Combined Counties Football League
- Season: 1984–85
- Champions: Malden Vale
- Promoted: Southwick
- Matches: 342
- Goals: 1,062 (3.11 per match)

= 1984–85 Combined Counties Football League =

The 1984–85 Combined Counties Football League season was the seventh in the history of the Combined Counties Football League, a football competition in England.

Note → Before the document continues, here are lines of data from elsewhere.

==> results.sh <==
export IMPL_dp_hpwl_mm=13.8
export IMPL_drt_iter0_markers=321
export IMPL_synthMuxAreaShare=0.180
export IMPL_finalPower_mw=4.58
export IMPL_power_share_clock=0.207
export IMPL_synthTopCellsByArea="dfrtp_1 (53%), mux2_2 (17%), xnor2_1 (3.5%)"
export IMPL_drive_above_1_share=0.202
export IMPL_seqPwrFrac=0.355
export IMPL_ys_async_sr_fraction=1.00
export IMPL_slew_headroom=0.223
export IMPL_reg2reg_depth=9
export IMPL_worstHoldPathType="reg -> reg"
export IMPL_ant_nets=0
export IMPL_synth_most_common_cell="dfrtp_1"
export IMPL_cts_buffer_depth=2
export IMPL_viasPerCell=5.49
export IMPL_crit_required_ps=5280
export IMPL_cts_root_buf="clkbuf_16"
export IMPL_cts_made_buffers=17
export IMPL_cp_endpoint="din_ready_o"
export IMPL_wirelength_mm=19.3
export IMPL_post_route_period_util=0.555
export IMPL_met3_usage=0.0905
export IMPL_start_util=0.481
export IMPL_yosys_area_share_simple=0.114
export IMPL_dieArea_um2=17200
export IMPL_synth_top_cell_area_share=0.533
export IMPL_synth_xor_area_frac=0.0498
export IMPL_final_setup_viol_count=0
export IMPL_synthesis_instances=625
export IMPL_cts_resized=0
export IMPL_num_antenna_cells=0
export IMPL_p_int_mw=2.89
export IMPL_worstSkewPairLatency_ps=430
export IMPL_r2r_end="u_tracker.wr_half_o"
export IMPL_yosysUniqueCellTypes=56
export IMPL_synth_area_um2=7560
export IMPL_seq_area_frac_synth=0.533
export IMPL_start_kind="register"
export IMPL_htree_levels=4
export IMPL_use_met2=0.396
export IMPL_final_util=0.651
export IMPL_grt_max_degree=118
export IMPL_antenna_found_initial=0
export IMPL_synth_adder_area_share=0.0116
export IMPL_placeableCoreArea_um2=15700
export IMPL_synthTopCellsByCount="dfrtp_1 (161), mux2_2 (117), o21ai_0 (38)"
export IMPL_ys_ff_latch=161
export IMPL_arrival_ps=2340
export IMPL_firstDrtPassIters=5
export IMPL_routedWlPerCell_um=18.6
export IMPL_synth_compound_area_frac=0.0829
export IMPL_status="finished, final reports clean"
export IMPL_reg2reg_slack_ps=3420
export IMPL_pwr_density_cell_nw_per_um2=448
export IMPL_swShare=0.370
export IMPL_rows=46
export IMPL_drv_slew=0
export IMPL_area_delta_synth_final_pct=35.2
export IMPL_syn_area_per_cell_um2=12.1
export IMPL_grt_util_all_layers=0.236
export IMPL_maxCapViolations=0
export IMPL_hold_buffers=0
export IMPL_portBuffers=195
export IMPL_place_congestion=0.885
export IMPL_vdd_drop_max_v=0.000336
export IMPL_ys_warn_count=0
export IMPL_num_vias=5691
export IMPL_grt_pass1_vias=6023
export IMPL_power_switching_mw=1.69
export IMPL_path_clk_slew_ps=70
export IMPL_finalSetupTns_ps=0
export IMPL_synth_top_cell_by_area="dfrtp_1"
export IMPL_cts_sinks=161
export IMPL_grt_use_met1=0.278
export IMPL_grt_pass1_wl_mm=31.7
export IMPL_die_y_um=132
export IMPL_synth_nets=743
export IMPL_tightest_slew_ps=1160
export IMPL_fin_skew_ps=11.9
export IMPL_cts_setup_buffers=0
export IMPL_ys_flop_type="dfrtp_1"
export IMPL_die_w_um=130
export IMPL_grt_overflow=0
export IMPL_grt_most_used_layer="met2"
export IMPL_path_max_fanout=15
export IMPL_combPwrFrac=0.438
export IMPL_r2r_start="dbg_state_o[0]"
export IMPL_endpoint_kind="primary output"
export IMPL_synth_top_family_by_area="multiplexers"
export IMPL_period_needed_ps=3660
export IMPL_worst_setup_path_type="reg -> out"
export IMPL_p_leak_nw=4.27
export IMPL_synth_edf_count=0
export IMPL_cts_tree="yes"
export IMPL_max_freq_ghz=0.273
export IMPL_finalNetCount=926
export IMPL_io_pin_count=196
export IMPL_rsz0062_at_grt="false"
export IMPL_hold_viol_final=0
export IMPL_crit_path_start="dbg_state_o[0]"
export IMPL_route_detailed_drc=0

The league was won by newcomers Malden Vale for the first time. Another new club, Southwick, finished as runners-up and were promoted to the Isthmian League.

==League table==

The league was increased from 17 to 19 clubs after Alton Town, Chessington United, Guildford & Worplesdon and Yateley Town left and six new clubs joined:
- Farleigh Rovers, joining from the Surrey Premier League.
- Fleet Town, joining from the Athenian League.
- Horley Town, joining from the Athenian League.
- Malden Vale, joining from the London Spartan League.
- Merstham, joining from the London Spartan League.
- Southwick, transferred from the Sussex County League.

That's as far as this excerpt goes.